(Stored items)
[Start of section]
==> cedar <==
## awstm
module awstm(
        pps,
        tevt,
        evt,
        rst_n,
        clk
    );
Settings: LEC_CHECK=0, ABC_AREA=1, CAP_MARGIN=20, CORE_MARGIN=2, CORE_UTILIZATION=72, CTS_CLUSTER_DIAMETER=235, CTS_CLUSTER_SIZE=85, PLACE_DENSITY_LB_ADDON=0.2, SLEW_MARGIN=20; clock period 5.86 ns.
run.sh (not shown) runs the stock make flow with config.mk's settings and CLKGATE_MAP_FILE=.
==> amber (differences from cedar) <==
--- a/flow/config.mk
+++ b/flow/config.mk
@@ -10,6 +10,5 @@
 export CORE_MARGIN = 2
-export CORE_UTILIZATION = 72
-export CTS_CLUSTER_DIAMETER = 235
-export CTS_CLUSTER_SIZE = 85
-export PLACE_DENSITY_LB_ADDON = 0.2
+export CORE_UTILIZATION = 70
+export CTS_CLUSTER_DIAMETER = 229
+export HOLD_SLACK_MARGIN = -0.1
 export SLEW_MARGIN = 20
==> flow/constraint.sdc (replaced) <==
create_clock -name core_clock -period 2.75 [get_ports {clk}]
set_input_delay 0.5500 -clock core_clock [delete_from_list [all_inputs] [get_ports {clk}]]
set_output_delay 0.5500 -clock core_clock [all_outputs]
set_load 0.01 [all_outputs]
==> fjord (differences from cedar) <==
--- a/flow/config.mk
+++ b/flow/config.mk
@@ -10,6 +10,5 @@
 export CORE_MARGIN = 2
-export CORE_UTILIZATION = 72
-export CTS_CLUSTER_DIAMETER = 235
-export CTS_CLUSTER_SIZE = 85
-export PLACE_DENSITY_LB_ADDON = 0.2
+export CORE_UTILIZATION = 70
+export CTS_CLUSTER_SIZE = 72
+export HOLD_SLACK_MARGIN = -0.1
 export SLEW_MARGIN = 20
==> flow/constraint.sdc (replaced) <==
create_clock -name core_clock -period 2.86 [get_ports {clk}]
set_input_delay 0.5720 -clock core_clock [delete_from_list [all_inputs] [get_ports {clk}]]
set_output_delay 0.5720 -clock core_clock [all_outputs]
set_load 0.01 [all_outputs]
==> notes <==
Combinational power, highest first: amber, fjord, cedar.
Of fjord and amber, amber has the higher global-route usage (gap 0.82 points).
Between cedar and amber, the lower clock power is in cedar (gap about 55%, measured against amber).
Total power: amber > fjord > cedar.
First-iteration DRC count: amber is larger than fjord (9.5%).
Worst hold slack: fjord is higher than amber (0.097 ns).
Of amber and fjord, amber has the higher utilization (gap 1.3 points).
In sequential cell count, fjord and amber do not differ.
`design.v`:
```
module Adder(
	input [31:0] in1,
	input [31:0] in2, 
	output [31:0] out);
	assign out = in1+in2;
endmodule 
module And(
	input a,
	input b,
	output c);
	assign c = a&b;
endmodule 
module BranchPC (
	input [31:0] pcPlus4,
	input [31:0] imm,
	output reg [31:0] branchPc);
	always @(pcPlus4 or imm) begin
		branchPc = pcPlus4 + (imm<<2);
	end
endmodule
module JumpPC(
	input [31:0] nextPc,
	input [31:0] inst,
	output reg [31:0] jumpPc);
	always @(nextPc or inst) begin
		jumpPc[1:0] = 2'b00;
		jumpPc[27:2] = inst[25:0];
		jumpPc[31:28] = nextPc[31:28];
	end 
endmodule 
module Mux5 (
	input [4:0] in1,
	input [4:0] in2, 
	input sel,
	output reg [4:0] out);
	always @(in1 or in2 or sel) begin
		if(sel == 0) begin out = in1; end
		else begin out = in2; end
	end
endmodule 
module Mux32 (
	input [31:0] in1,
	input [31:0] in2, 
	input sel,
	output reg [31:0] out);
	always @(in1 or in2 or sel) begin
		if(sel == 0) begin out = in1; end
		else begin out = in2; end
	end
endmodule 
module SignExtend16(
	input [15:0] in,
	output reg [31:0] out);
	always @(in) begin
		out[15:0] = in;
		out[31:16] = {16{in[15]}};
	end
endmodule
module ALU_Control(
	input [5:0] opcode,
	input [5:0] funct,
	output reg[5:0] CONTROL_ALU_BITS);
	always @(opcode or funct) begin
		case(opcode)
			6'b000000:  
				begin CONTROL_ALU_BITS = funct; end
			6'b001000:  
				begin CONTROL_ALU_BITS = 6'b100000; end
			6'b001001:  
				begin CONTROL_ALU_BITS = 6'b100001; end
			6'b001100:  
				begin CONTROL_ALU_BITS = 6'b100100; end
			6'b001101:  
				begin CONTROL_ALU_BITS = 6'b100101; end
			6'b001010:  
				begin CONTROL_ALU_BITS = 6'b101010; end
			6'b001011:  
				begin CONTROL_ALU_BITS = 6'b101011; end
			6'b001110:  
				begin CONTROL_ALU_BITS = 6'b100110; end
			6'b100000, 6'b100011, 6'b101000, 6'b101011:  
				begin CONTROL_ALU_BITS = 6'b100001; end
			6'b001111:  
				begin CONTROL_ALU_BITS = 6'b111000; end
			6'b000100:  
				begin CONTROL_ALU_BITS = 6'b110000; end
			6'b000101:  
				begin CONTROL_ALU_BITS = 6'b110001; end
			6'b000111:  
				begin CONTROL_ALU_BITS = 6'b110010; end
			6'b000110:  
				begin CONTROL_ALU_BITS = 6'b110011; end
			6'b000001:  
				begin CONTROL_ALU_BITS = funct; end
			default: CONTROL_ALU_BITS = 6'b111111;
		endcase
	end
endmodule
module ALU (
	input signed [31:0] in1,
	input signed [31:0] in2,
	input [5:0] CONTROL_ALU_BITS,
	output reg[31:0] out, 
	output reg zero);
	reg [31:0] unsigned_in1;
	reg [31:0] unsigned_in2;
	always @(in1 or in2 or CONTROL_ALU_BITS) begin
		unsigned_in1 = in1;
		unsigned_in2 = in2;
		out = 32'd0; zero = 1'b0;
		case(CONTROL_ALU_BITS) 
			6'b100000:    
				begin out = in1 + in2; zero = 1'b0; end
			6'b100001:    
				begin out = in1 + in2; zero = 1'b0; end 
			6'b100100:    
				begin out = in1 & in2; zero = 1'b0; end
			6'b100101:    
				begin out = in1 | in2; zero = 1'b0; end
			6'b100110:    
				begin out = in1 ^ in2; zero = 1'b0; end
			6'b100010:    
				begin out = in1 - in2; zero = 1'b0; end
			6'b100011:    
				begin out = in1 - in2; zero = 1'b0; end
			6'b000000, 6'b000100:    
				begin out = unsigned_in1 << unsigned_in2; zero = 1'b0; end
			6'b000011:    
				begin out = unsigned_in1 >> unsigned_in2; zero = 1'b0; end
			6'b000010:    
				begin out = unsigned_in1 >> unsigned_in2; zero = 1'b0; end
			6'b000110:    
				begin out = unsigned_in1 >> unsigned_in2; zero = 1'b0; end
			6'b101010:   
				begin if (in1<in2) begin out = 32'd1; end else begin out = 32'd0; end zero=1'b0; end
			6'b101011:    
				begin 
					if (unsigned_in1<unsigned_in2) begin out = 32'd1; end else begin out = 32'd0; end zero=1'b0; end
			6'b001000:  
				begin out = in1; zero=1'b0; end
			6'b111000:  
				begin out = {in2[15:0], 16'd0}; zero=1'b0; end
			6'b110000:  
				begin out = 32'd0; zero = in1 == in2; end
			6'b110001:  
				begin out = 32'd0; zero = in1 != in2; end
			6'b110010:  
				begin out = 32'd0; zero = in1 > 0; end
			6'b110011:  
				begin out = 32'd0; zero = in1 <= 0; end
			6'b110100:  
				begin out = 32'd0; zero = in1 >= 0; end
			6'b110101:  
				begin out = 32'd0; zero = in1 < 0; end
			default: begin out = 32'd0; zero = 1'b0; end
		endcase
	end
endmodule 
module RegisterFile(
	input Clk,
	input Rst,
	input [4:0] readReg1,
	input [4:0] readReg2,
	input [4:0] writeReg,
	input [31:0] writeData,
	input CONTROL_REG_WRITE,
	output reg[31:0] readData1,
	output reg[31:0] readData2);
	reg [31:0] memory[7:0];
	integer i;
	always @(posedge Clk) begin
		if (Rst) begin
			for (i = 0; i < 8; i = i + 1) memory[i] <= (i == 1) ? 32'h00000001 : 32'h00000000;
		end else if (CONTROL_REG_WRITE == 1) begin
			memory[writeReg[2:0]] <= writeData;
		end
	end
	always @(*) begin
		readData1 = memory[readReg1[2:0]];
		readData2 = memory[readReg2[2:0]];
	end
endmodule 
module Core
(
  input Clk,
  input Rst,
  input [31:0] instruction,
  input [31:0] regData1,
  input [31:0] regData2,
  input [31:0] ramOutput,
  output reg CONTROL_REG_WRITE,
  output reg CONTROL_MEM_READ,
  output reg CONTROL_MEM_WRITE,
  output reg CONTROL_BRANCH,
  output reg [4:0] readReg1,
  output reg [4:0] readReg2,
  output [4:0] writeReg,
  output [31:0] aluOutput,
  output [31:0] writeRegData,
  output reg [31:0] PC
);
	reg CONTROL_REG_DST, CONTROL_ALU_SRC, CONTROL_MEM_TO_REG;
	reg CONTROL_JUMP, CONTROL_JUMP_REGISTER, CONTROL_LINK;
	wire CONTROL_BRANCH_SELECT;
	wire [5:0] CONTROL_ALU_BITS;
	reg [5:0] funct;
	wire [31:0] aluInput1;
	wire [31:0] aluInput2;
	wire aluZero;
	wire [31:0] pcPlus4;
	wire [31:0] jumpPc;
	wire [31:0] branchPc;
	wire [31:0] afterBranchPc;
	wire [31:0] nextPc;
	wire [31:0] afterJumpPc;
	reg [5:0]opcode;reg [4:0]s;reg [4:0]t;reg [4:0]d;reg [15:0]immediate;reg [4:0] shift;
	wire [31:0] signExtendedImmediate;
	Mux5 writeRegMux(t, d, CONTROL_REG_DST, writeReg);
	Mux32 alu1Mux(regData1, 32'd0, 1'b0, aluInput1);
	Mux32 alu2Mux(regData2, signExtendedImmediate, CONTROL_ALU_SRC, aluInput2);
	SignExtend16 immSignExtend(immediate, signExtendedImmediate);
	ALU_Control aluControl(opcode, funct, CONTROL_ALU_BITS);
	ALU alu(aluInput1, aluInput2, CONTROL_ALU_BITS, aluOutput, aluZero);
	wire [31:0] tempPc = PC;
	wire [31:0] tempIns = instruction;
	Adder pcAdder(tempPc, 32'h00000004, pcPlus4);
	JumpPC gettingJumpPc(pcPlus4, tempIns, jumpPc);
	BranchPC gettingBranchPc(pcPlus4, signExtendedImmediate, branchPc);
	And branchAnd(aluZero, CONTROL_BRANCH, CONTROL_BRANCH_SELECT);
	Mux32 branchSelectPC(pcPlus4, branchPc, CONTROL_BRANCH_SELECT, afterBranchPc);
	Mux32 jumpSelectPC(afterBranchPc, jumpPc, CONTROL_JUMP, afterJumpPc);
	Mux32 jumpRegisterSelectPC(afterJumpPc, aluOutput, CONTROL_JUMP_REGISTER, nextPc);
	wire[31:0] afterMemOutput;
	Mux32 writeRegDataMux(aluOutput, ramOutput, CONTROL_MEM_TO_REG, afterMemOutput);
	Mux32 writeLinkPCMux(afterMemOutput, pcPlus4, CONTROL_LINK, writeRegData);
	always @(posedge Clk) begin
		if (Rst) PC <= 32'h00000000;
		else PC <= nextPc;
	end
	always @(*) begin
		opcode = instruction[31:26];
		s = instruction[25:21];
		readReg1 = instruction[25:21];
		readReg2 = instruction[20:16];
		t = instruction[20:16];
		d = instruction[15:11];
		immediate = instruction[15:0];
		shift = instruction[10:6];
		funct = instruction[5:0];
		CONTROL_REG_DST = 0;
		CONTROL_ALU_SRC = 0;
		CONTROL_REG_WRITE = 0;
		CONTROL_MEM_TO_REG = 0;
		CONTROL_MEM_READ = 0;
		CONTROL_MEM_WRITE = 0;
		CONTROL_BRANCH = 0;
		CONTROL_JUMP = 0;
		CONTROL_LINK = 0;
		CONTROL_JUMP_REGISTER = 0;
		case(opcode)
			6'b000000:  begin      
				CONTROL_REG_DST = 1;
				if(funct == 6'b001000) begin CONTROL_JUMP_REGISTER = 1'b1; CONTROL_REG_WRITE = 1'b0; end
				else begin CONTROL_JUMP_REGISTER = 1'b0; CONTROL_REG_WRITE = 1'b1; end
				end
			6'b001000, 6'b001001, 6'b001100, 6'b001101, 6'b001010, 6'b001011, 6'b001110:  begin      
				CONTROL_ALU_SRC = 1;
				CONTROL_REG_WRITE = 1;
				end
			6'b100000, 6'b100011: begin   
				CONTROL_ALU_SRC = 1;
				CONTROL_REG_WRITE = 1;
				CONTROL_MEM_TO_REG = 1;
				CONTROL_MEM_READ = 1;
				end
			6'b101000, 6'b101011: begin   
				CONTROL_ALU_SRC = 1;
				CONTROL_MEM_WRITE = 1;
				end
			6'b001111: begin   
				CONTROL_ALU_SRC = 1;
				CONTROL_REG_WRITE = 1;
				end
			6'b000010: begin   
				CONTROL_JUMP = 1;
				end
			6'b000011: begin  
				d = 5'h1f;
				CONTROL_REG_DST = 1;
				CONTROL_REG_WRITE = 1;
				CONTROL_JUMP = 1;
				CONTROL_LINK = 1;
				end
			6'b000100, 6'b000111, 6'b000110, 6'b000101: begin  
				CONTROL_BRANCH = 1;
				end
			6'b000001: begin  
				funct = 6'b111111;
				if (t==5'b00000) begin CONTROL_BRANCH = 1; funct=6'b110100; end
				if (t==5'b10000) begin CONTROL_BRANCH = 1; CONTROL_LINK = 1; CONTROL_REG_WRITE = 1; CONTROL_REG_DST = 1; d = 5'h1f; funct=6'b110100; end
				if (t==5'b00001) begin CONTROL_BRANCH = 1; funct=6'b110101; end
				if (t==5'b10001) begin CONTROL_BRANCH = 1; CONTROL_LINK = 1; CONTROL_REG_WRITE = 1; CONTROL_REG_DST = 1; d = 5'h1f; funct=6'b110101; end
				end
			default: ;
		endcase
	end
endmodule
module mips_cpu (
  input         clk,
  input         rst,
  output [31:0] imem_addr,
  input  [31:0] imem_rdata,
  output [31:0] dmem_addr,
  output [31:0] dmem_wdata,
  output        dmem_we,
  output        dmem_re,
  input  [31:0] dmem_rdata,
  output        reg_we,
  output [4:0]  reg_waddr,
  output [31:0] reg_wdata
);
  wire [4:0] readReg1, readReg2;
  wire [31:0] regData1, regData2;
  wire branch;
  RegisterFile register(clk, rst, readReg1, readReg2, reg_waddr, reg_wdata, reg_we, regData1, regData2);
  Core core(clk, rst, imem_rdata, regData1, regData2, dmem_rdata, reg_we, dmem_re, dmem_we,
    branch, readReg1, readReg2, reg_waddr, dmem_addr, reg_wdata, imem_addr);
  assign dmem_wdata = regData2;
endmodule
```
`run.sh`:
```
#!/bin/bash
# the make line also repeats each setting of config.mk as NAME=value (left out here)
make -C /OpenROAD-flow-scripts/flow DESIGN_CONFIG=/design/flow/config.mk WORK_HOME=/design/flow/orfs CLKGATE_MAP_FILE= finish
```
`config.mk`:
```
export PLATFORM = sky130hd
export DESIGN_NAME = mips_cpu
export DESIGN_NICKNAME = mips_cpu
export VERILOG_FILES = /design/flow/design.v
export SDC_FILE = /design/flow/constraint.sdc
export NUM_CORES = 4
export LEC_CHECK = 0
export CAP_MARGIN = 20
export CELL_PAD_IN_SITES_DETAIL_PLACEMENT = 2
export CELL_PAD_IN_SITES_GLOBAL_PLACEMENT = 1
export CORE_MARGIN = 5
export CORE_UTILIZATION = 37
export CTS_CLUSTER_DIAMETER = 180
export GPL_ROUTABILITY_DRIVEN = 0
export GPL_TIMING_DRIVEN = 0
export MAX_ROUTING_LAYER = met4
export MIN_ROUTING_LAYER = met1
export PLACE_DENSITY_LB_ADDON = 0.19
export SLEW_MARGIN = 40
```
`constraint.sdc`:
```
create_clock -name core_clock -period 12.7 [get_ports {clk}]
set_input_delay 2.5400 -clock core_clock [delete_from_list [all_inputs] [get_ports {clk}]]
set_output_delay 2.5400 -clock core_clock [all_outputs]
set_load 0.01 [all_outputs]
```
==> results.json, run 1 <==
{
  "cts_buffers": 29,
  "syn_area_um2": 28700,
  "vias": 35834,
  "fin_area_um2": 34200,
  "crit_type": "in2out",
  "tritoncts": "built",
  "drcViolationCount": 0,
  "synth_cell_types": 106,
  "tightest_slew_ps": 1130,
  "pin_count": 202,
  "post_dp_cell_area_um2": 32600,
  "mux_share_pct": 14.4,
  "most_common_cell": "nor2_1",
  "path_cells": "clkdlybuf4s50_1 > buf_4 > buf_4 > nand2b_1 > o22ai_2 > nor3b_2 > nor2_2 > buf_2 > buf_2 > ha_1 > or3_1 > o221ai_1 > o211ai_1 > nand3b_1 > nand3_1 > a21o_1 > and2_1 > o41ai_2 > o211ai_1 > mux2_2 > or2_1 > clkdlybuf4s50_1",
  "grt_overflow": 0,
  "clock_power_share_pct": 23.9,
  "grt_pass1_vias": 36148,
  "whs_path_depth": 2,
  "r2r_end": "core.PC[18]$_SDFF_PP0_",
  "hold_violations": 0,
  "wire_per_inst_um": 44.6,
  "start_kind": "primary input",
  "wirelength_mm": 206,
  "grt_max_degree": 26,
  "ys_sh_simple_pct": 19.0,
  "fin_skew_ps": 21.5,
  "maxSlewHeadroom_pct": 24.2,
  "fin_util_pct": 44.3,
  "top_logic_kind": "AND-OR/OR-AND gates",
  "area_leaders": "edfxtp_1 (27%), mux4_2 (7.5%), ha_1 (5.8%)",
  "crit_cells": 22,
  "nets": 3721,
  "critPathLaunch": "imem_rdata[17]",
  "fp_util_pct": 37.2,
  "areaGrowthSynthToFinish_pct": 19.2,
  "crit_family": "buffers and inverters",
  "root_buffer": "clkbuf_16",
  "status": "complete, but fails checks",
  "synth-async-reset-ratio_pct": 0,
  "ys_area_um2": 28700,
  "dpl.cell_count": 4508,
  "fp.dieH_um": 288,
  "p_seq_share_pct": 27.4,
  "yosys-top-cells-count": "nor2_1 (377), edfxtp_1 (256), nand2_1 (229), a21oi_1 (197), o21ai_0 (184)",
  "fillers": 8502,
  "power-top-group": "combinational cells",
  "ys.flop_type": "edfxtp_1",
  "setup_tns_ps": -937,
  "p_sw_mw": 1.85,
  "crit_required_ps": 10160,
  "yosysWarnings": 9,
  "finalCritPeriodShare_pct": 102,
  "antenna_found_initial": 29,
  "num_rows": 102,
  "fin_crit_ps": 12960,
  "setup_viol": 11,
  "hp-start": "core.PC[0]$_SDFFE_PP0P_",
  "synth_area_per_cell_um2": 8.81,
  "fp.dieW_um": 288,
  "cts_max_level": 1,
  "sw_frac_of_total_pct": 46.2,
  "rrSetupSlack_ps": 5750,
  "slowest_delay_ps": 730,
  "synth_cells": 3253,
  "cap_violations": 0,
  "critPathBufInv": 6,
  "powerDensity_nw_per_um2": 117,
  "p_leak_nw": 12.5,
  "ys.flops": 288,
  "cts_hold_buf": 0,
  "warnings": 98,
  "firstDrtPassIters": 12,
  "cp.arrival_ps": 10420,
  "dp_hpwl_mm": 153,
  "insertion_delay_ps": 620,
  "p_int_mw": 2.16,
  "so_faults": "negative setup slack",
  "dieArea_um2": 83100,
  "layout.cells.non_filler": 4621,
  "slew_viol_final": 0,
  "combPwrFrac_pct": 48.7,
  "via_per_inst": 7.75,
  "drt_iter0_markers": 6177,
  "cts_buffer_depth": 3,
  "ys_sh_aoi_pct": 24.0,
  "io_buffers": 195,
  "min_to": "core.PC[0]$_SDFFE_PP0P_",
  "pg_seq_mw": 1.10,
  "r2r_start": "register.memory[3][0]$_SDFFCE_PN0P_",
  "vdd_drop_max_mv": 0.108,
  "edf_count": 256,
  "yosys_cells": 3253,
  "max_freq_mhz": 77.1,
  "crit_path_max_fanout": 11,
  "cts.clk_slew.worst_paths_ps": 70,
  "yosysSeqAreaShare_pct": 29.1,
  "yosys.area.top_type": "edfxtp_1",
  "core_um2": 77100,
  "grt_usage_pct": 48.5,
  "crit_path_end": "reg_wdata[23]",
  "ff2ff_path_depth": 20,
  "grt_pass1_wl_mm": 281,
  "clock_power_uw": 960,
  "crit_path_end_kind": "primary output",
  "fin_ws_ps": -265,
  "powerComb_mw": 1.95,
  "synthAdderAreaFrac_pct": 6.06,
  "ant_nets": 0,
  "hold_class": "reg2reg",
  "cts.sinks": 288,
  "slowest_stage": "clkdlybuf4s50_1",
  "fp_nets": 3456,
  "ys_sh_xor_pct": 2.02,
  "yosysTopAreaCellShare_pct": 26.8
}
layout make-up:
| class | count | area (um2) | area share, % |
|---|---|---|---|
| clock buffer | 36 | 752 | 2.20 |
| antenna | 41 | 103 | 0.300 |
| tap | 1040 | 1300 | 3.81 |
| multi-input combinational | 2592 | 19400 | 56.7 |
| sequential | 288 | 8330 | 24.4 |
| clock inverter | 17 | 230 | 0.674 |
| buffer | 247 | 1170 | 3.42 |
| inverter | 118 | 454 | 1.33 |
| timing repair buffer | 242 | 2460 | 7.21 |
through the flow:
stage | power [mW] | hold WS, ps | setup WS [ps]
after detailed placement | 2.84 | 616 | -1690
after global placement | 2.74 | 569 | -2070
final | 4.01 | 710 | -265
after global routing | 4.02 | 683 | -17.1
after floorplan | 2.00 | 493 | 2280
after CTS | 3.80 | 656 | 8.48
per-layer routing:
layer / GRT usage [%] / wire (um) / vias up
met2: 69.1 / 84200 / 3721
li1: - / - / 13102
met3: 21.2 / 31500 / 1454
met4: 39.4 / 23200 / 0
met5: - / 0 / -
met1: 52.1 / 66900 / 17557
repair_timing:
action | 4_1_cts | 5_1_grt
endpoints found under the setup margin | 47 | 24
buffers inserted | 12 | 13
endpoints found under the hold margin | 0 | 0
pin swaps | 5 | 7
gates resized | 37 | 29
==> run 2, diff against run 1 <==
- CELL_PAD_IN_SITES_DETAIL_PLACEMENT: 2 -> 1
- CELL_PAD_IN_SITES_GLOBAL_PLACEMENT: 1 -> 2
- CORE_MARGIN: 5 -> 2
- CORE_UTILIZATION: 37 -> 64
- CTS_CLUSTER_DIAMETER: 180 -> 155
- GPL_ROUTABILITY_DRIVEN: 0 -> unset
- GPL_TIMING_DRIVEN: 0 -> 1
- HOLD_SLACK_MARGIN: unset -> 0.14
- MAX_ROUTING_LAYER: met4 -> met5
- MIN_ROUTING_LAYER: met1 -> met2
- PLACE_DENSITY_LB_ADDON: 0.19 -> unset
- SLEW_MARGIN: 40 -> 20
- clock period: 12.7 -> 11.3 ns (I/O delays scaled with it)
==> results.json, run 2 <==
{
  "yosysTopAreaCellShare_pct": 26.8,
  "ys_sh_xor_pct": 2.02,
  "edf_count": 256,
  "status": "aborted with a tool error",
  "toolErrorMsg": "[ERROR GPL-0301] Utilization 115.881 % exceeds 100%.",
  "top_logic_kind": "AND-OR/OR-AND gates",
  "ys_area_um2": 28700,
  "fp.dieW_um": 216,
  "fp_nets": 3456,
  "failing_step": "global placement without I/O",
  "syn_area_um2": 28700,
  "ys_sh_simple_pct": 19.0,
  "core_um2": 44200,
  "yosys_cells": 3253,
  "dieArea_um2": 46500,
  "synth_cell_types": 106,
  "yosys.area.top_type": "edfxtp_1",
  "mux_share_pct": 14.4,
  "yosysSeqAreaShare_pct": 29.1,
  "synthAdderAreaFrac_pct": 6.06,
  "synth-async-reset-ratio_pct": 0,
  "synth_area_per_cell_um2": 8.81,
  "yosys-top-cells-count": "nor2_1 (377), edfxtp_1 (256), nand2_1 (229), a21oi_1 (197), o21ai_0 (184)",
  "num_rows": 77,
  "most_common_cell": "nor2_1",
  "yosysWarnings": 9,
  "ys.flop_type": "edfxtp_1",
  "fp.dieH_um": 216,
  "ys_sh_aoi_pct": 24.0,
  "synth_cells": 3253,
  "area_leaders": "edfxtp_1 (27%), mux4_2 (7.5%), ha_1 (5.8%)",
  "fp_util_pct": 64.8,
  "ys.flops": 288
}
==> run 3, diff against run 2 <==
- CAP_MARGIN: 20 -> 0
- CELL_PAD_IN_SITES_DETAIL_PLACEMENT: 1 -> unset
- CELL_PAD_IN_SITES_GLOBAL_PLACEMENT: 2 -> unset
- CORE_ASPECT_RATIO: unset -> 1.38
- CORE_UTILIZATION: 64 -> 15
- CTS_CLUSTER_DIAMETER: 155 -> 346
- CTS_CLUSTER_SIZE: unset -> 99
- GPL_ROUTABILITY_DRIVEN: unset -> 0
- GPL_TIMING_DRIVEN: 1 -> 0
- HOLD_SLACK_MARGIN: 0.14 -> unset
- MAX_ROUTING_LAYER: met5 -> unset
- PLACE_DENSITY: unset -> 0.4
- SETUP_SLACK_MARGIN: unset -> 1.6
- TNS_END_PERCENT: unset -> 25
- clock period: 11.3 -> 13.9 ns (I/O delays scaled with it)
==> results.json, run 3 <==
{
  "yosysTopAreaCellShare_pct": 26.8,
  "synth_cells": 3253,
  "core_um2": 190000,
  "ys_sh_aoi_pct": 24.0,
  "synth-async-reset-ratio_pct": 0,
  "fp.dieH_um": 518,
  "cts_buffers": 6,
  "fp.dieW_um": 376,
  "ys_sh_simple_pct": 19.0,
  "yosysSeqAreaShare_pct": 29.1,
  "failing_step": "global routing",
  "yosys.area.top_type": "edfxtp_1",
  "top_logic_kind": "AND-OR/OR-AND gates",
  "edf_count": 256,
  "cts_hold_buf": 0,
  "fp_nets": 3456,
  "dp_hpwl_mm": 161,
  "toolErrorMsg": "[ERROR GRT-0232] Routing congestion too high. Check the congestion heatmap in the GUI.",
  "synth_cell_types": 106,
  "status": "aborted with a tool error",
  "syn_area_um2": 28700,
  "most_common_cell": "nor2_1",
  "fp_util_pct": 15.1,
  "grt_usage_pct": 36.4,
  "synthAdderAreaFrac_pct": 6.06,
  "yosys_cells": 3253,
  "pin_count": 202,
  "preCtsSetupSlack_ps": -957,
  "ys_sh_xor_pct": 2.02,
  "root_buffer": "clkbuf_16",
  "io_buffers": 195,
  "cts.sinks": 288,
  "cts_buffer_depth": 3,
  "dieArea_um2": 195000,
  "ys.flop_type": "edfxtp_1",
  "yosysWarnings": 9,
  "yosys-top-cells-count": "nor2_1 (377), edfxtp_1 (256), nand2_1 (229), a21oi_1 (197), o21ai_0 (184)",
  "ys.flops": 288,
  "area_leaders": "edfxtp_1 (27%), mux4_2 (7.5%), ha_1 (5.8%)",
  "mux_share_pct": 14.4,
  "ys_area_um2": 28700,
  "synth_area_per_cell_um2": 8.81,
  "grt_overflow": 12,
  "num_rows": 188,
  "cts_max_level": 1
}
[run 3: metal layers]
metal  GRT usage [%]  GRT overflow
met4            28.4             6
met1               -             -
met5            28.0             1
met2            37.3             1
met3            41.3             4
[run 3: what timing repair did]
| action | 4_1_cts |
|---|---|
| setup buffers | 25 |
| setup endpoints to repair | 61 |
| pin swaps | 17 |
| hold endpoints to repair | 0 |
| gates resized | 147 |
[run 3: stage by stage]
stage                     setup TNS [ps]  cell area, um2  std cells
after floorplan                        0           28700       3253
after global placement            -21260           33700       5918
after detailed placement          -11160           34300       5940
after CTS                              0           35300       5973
[End of section]
For the records above, how many lines contain the word "opcode"? Reply with the number only.

# Output of the exercise
7